In Ada, pointers are not addresses, and addresses are not integers. An opaque standard type System.Address is used for addresses, and conversions to/from integers are provided in a standard package System.Storage_Elements. The previous C code can be written as follows in Ada:

with System; with System.Storage_Elements; procedure Pointer is A : constant System.Address := System.Storage_Elements.To_Address (42); M : aliased Integer with Address => A; P : constant access Integer := M'Access; begin P.all := 0; end Pointer;

The integer value 42 is converted to a memory address A by calling System.Storage_Elements.To_Address, which is then used as the address of integer variable M. The pointer variable P is set to point to M (which is allowed because M is declared as aliased).

Ada requires more verbiage than C:

  • The integer value 42 must be explicitly converted to type Address

  • To get a pointer to a declared variable such as M, the declaration must be marked as aliased

The added syntax helps first in making clear what is happening and, second, in ensuring that a potentially dangerous feature (assigning to a value at a specific machine address) is not used inadvertently.

The above example is legal in SPARK, but the SPARK analysis tool issues warnings as it cannot control how the program or its environment may update the memory cell at address 42.

Pointers Are Not References

Passing parameters by reference is critical for efficient programs, but the absence of references distinct from pointers in C incurs a serious risk. Any parameter of a pointer type can be copied freely to a variable whose lifetime is longer than the object pointed to, a problem known as "dangling pointers". MISRA C forbids such uses in Rule 18.6: "The address of an object with automatic storage shall not be copied to another object that persists after the first object has ceased to exist". Unfortunately, enforcing this rule is difficult, as it is undecidable.

In SPARK, parameters can be passed by reference, but no pointer to the parameter can be stored past the return point of the function, which completely solves this issue. In fact, the decision to pass a parameter by copy or by reference rests in many cases with the compiler, but such compiler dependency has no effect on the functional behavior of a SPARK program. In the example below, the compiler may decide to pass parameter P of procedure Rotate_X either by copy or by reference, but regardless of the choice the postcondition of Rotate_X will hold: the final value of P will be modified by rotation around the X axis.

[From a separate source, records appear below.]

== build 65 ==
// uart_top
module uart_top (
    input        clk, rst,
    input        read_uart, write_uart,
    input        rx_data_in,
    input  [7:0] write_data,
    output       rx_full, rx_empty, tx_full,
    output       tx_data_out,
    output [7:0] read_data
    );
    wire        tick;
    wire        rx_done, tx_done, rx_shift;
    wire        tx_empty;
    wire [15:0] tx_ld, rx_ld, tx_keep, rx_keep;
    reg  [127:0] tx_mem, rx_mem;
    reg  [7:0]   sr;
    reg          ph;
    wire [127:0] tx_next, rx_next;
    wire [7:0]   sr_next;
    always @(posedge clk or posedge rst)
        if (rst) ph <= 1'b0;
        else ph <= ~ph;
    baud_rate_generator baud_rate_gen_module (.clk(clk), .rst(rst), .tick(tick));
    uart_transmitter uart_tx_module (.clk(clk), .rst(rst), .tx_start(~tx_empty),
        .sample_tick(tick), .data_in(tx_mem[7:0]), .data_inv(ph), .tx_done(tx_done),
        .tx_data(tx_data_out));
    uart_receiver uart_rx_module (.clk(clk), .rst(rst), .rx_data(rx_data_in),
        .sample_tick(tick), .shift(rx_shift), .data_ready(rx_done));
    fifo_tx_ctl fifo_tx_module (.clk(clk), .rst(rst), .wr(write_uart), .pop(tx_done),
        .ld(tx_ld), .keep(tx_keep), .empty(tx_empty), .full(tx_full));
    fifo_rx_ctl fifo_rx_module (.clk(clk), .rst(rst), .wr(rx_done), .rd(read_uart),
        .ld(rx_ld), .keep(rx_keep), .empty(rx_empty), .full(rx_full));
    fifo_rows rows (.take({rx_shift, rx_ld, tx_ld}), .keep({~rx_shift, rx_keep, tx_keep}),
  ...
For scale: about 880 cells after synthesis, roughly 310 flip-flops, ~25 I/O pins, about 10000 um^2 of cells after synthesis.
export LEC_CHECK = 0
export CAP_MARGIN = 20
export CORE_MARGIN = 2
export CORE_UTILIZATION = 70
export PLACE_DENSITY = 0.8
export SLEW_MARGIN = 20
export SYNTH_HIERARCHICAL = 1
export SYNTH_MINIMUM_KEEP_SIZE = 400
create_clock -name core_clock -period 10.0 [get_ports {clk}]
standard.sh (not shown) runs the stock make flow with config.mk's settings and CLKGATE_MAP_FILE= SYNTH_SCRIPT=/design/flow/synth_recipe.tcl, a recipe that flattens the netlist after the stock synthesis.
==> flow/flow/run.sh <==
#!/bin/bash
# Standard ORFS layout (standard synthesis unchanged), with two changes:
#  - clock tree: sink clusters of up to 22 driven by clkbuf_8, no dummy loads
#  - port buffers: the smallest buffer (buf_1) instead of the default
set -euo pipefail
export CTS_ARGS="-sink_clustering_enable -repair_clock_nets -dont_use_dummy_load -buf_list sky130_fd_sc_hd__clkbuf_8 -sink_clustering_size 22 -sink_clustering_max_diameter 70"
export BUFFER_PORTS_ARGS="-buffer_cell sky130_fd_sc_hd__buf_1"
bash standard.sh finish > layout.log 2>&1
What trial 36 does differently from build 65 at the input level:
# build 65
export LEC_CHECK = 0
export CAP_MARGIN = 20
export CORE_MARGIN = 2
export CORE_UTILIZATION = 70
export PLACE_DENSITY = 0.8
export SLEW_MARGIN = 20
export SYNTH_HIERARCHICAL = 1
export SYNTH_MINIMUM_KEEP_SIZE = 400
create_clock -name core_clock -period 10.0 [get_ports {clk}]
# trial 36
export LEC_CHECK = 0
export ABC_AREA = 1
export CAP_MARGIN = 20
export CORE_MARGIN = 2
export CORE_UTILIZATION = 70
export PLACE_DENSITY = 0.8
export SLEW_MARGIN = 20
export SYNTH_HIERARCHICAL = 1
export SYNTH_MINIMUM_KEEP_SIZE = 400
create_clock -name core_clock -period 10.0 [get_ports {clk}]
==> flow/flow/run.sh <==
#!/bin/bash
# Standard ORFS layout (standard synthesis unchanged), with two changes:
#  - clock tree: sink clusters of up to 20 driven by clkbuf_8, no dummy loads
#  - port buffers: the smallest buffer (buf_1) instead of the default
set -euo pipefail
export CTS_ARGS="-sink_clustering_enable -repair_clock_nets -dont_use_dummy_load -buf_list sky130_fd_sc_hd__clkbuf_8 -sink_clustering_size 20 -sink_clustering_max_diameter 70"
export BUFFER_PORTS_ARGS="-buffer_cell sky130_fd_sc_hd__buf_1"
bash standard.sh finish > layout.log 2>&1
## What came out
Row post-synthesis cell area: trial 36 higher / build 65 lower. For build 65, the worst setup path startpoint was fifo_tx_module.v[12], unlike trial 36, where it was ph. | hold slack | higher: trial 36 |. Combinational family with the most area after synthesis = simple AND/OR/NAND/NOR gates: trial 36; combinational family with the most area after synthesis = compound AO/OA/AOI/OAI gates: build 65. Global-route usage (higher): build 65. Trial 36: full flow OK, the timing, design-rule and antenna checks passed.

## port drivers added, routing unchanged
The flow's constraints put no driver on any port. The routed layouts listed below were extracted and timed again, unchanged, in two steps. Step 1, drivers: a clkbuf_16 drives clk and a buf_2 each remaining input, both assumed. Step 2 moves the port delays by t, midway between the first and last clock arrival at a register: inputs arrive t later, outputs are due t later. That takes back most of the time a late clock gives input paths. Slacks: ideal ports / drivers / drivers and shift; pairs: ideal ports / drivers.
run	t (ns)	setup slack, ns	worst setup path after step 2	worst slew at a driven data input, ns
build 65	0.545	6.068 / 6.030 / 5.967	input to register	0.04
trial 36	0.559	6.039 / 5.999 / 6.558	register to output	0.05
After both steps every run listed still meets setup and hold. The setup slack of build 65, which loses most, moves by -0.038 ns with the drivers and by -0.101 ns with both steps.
This is an optimization exercise on Yosys and OpenROAD, whose aim is small area, not a production implementation. Function was checked by simulation only, so behaviour that the tests miss may differ from the original. No activity file was given, so power comes from the tool's default toggle rates.

### flow/design.v
module breakout(
    input  logic clk,
    input  logic right,
    input  logic left,
    input  logic reset,
    output logic [2:0] red,
    output logic [2:0] green,
    output logic [2:0] blue,
    output logic hsync,
    output logic vsync
    );
function automatic logic geq(input logic [9:0] x, input logic [9:0] k);
  geq = 1'b1;
  for (int i = 0; i < 10; i++) geq = k[i] ? (x[i] & geq) : (x[i] | geq);
endfunction
function automatic logic leq(input logic [9:0] x, input logic [9:0] k);
  leq = !geq(x, k + 10'd1);
endfunction
logic [9:0] hc, vc;
wire hend = hc[9] & hc[8] & (&hc[4:0]);         
wire vend = vc[9] & vc[3];                      
always_ff @(posedge clk)
  if (reset) begin
    hc <= 0; vc <= 0;
  end else if (hend) begin
    hc <= 0;
    vc <= vend ? 10'd0 : vc + 10'd1;
  end else
    hc <= hc + 10'd1;
assign hsync = (|hc[9:7]) | (hc[6] & hc[5]);    
assign vsync = |vc[9:1];                        
wire ax = !(hc[9] & (hc[8] | hc[7]));            
wire ay = !(vc[9] | (&vc[8:5]));                 
wire area = ax & ay;
wire top    = ax & !geq(vc, 10'd11);             
wire bottom = ax & (vc[9:2] == 8'b01110111);     
wire lft    = ay & (hc[9:2] == 8'd0);            
wire rgt    = ay & (hc[9:2] == 8'b10011111) & (hc[1] | hc[0]);   
wire border = lft | rgt | top;
wire h0     = (hc == 10'd0);
wire v480   = (vc == 10'd480);
wire eof    = h0 & v480;
logic [8:0] padp;      
logic [10:0] xcnt;
logic [9:0] ycnt;
logic xdir, ydir, xb, yb;
logic [5:0] mt;        
logic [99:0] q;
logic cur;         
logic hitflag;     
logic filling;     
logic wide;        
wire fast = !q[26];    
wire pup = right;
wire pdn = left & !right;
logic [8:0] pt;
logic pones, pzeros;
always_comb begin
  pt[0] = pup | pdn;
  pt[1] = pup ? !padp[0] : (pdn & padp[0]);
  pones  = pup & (padp[1] | padp[0]);
  pzeros = pdn & !(padp[1] & padp[0]);
  for (int i = 2; i < 9; i++) begin
    pt[i] = pones | pzeros;
    pones  = pones & padp[i];
    pzeros = pzeros & !padp[i];
  end
end
always_ff @(posedge clk)
  if (reset) padp <= 9'd280;
  else padp <= padp ^ pt;
logic [6:0] pe;
logic pc;
always_comb begin
  pc = 1'b1;
  for (int i = 0; i < 7; i++) begin
    pe[i] = hc[i] ^ !padp[i] ^ pc;
    pc = (hc[i] & !padp[i]) | (hc[i] & pc) | (!padp[i] & pc);
  end
end
wire [2:0] phi = {1'b0, padp[8:7]} + {2'b0, !pc};
wire prange = (|pe[6:2]) & (wide ? !(pe[6] & pe[5] & pe[4] & pe[3] & (pe[2] | pe[1] | pe[0]))
                                 : !geq({3'b0, pe}, 10'd85));
wire paddle = (vc[9:3] == 7'b0110111) & (hc[9:7] == phi) & prange;
wire xplus = xdir ^ xb;
wire yplus = ydir ^ yb;
wire bx0 = (xcnt == 11'd1023);                     
wire by0 = (ycnt == 10'd480);                      
wire zero = bx0 & by0;
wire [9:0] xk = zero ? 10'd1000 : xplus ? (fast ? 10'd1020 : 10'd1022) : (fast ? 10'd6 : 10'd4);
wire [10:0] xadd = eof ? {1'b0, xk} : hend ? 11'd1249 : 11'd1;    
wire [10:0] xsum = xcnt + xadd;
always_ff @(posedge clk)
  if (reset) xcnt <= 11'd1023;
  else if (eof) xcnt <= {xsum[9:0] == 10'd0, xsum[9:0]};
  else xcnt <= xsum;
wire ywrap = yplus ? (ycnt[9:3] == 7'b1111100) & (fast ? !(ycnt[2] & ycnt[1]) : !ycnt[2])
                   : (fast ? (ycnt >= 10'd476) & (ycnt <= 10'd480) : (ycnt >= 10'd478) & (ycnt <= 10'd480));
wire [9:0] yk = zero ? 10'd744 :
                {ywrap ^ yplus, {6{yplus}}, yplus ? (fast ? 3'b011 : 3'b101) : (fast ? 3'b101 : 3'b011)};
wire [9:0] yadd = eof ? yk : hend ? (vend ? 10'd504 : 10'd1) : 10'd0;    
always_ff @(posedge clk)
  if (reset) ycnt <= 10'd0;
  else ycnt <= ycnt + yadd;
wire xwin = (xcnt == 11'd1023) | ((xcnt[10:3] == 8'b10000000) & !(xcnt[2] & (xcnt[1] | xcnt[0])));    
wire ywin = (ycnt[9:3] == 7'd0) & !(ycnt[2] & ycnt[1]);    
wire ball = xwin & ywin;
logic [7:0] row;
logic incol, c56;
always_comb begin
  for (int r = 0; r < 8; r++) row[r] = geq(vc, 30 + 30*r) && leq(vc, 50 + 30*r);
  incol = 1'b0;
  for (int c = 0; c < 12; c++)
    incol = incol | (geq(hc, 13 + 52*c) && leq(hc, 55 + 52*c));
  c56 = geq(hc, 273) && leq(hc, 367);
end
wire inrow = |row;
wire inbrick = inrow & incol;
wire hit = ball & inbrick;
wire tap = (row[0] & q[0])  | (row[1] & q[1])  | (row[2] & q[2])  | (row[3] & q[3]) |
           (row[4] & q[24]) | (row[5] & q[25]) | (row[6] & q[26]) | (row[7] & q[27]);
wire wb = hitflag & !incol;    
wire bpix = cur & !hitflag & inbrick;
wire bR = bpix & (row[0] | row[1] | row[6] | row[7]);
wire bB = bpix & (row[2] | row[3]);
wire bG = bpix & !row[0] & !row[1] & !(row[2] & c56);
logic [99:0] qn;
always_comb begin
  qn = {q[0] | filling, q[99:1]};
  qn[55] = q[56] & !(wb & row[0]);
  qn[56] = q[57] & !(wb & row[1]);
  qn[57] = q[58] & !(wb & row[2]);
  qn[58] = q[59] & !(wb & row[3]);
  qn[79] = q[80] & !(wb & row[4]);
  qn[80] = q[81] & !(wb & row[5]);
  qn[81] = q[82] & !(wb & row[6]);
  qn[82] = q[83] & !(wb & row[7]);
end
always_ff @(posedge clk) begin
  filling <= reset | (filling & !hend);
  hitflag <= hit | (hitflag & incol);
  q <= qn;
  if (!incol) cur <= tap;
  if (h0) wide <= !q[74];
end
wire missed = area & (mt != 0);
wire common = missed | border | paddle | ball;
wire ri = common | bR;
wire gi = common | bG;
wire bi = common | bB;
assign red = {3{ri}};
assign green = {3{gi}};
assign blue = {3{bi}};
always_ff @(posedge clk)
  if (reset) begin
    xb <= 0; yb <= 0; mt <= 0; xdir <= 1; ydir <= 1;
  end else if (!eof) begin
    if (ball & (lft | rgt)) xb <= 1;
    if (ball & (top | bottom | (paddle & ydir))) yb <= 1;
    if (ball & bottom) mt <= 6'd60;
  end else if (zero) begin
    xdir <= 1; ydir <= 1; xb <= 0; yb <= 0;
  end else begin
    if (xb) xdir <= ~xdir;
    if (yb) ydir <= ~ydir;
    xb <= 0; yb <= 0;
    if (mt != 0) mt <= mt - 6'd1;
  end
endmodule
### flow/flow/run.sh
#!/bin/bash
# Layout flow: the standard synthesis, then the combinational logic is
# mapped again with an area-oriented ABC script (every register, its name and
# its cell are kept), then the standard layout from the floorplan on,
# with the make settings listed in make_args.txt (one per line).
set -euo pipefail
F=$(cd "$(dirname "${BASH_SOURCE[0]}")" && pwd)
W=$(pwd)
R=$W/orfs/results/$FLOW_PLATFORM/breakout/base
LIB=$FLOW_HOME/platforms/sky130hd/lib/sky130_fd_sc_hd__tt_025C_1v80.lib

bash standard.sh synth > synth_standard.log 2>&1
cp $R/1_2_yosys.v $W/netlist_standard.v

python3 $F/gen_models.py $LIB $W/comb_models.v > gen_models.log 2>&1
sed -e "s#LIBFILE#$LIB#g" -e "s#MODELS#$W/comb_models.v#" -e "s#NETLIST#$W/netlist_standard.v#" \
    -e "s#SCRIPT#$F/area.abc#" -e "s#STATFILE#$W/remap_stat.txt#" -e "s#OUTFILE#$W/netlist_remapped.v#" \
    $F/remap.ys.tmpl > $W/remap.ys
yosys -s $W/remap.ys > remap_yosys.log 2>&1

cp $W/netlist_remapped.v $R/1_2_yosys.v
rm -f $R/1_synth.odb $R/1_synth.sdc
ARGS=()
if [[ -f $F/make_args.txt ]]; then
  while IFS= read -r line; do [[ -n "$line" ]] && ARGS+=("$line"); done < $F/make_args.txt
fi
bash standard.sh "${ARGS[@]}" finish > layout.log 2>&1
### flow/flow/area.abc
strash; dc2; &get -n; &deepsyn -T 30; &put; dc2; dch -f; amap; topo
### flow/flow/gen_models.py
#!/usr/bin/env python3
# Writes Verilog models of the combinational cells of a liberty file.
import re, sys
lib = open(sys.argv[1]).read()
out = open(sys.argv[2], 'w')
i = 0
n = len(lib)
def block_end(s, start):
    depth = 0
    j = start
    while j < len(s):
        c = s[j]
        if c == '{': depth += 1
        elif c == '}':
            depth -= 1
            if depth == 0: return j
        j += 1
    return -1
count = 0
for m in re.finditer(r'\n\s*cell\s*\(\s*"?([\w]+)"?\s*\)\s*\{', lib):
    name = m.group(1)
    b0 = lib.index('{', m.start())
    b1 = block_end(lib, b0)
    body = lib[b0+1:b1]
    if re.search(r'\n\s*(ff|latch|statetable|ff_bank)\s*\(', body): continue
    if 'three_state' in body: continue
    pins = []
    for pm in re.finditer(r'\n\s*pin\s*\(\s*"?([\w]+)"?\s*\)\s*\{', body):
        p0 = body.index('{', pm.start()); p1 = block_end(body, p0)
        pb = body[p0+1:p1]
        d = re.search(r'direction\s*:\s*"?(\w+)"?', pb)
        f = re.search(r'\n\s*function\s*:\s*"([^"]*)"', pb)
        pins.append((pm.group(1), d.group(1) if d else None, f.group(1) if f else None))
    outs = [p for p in pins if p[1] == 'output']
    ins = [p for p in pins if p[1] == 'input']
    if not outs or any(p[2] is None for p in outs): continue
    ports = [p[0] for p in ins] + [p[0] for p in outs]
    out.write('module %s(%s);\n' % (name, ', '.join(ports)))
    for p in ins: out.write('  input %s;\n' % p[0])
    for p in outs:
        e = p[2].replace('+', '|').replace('*', '&')
        out.write('  output %s;\n  assign %s = %s;\n' % (p[0], p[0], e))
    out.write('endmodule\n')
    count += 1
print(count, 'combinational cells')
### flow/flow/make_args.txt
CTS_ARGS=-sink_clustering_enable -repair_clock_nets -buf_list "sky130_fd_sc_hd__clkbuf_4 sky130_fd_sc_hd__clkbuf_8" -dont_use_dummy_load
BUFFER_PORTS_ARGS=-buffer_cell sky130_fd_sc_hd__buf_1
### flow/flow/remap.ys.tmpl
read_liberty -lib LIBFILE
read_verilog -overwrite MODELS
read_verilog NETLIST
hierarchy -top breakout
flatten
techmap
opt -purge
abc -liberty LIBFILE -dont_use sky130_fd_sc_hd__probe_p_8 -dont_use sky130_fd_sc_hd__probec_p_8 -dont_use *lpflow* -script SCRIPT
opt_clean -purge
hilomap -singleton -hicell sky130_fd_sc_hd__conb_1 HI -locell sky130_fd_sc_hd__conb_1 LO
splitnets
opt_clean -purge
tee -o STATFILE stat -liberty LIBFILE
write_verilog -noattr -nohex -nodec OUTFILE
### flow/standard.sh
#!/bin/bash
# synth_recipe.tcl (not shown) runs the flow's synth.tcl, then flattens the netlist and writes it again
# the make line also repeats each setting of config.mk as NAME=value (left out here)
make -C /OpenROAD-flow-scripts/flow DESIGN_CONFIG=/design/flow/config.mk WORK_HOME=/design/flow/orfs CLKGATE_MAP_FILE= SYNTH_SCRIPT=/design/flow/synth_recipe.tcl "${@:-finish}"
### flow/config.mk
export PLATFORM = sky130hd
export DESIGN_NAME = breakout
export DESIGN_NICKNAME = breakout
export VERILOG_FILES = /design/flow/design.v
export SDC_FILE = /design/flow/constraint.sdc
export NUM_CORES = 4
export LEC_CHECK = 0
export CAP_MARGIN = 20
export CORE_MARGIN = 2
export CORE_UTILIZATION = 60
export CTS_BUF_LIST = sky130_fd_sc_hd__clkbuf_8
export GPL_TIMING_DRIVEN = 0
export SLEW_MARGIN = 20
### flow/constraint.sdc
create_clock -name core_clock -period 8.0 [get_ports {clk}]
set_input_delay 1.6000 -clock core_clock [delete_from_list [all_inputs] [get_ports {clk}]]
set_output_delay 1.6000 -clock core_clock [all_outputs]
set_load 0.01 [all_outputs]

package Geometry is type Point_3D is record X, Y, Z : Float; end record; procedure Rotate_X (P : in out Point_3D) with Post => P = P'Old'Update (Y => P.Z'Old, Z => -P.Y'Old); end Geometry;
package body Geometry is procedure Rotate_X (P : in out Point_3D) is Tmp : constant Float := P.Y; begin P.Y := P.Z; P.Z := -Tmp; end Rotate_X; end Geometry;

SPARK's analysis tool can mathematically prove that the postcondition is true.

Pointers Are Not Arrays

The greatest source of vulnerabilities regarding pointers is their use as substitutes for arrays. Although the C language has a syntax for declaring and accessing arrays, this is just a thin syntactic layer on top of pointers. Thus:

  • Array access is just pointer arithmetic;

  • If a function is to manipulate an array then the array's length must be separately passed as a parameter; and

  • The program is susceptible to the various vulnerabilities originating from the confusion of pointers and arrays, such as buffer overflow.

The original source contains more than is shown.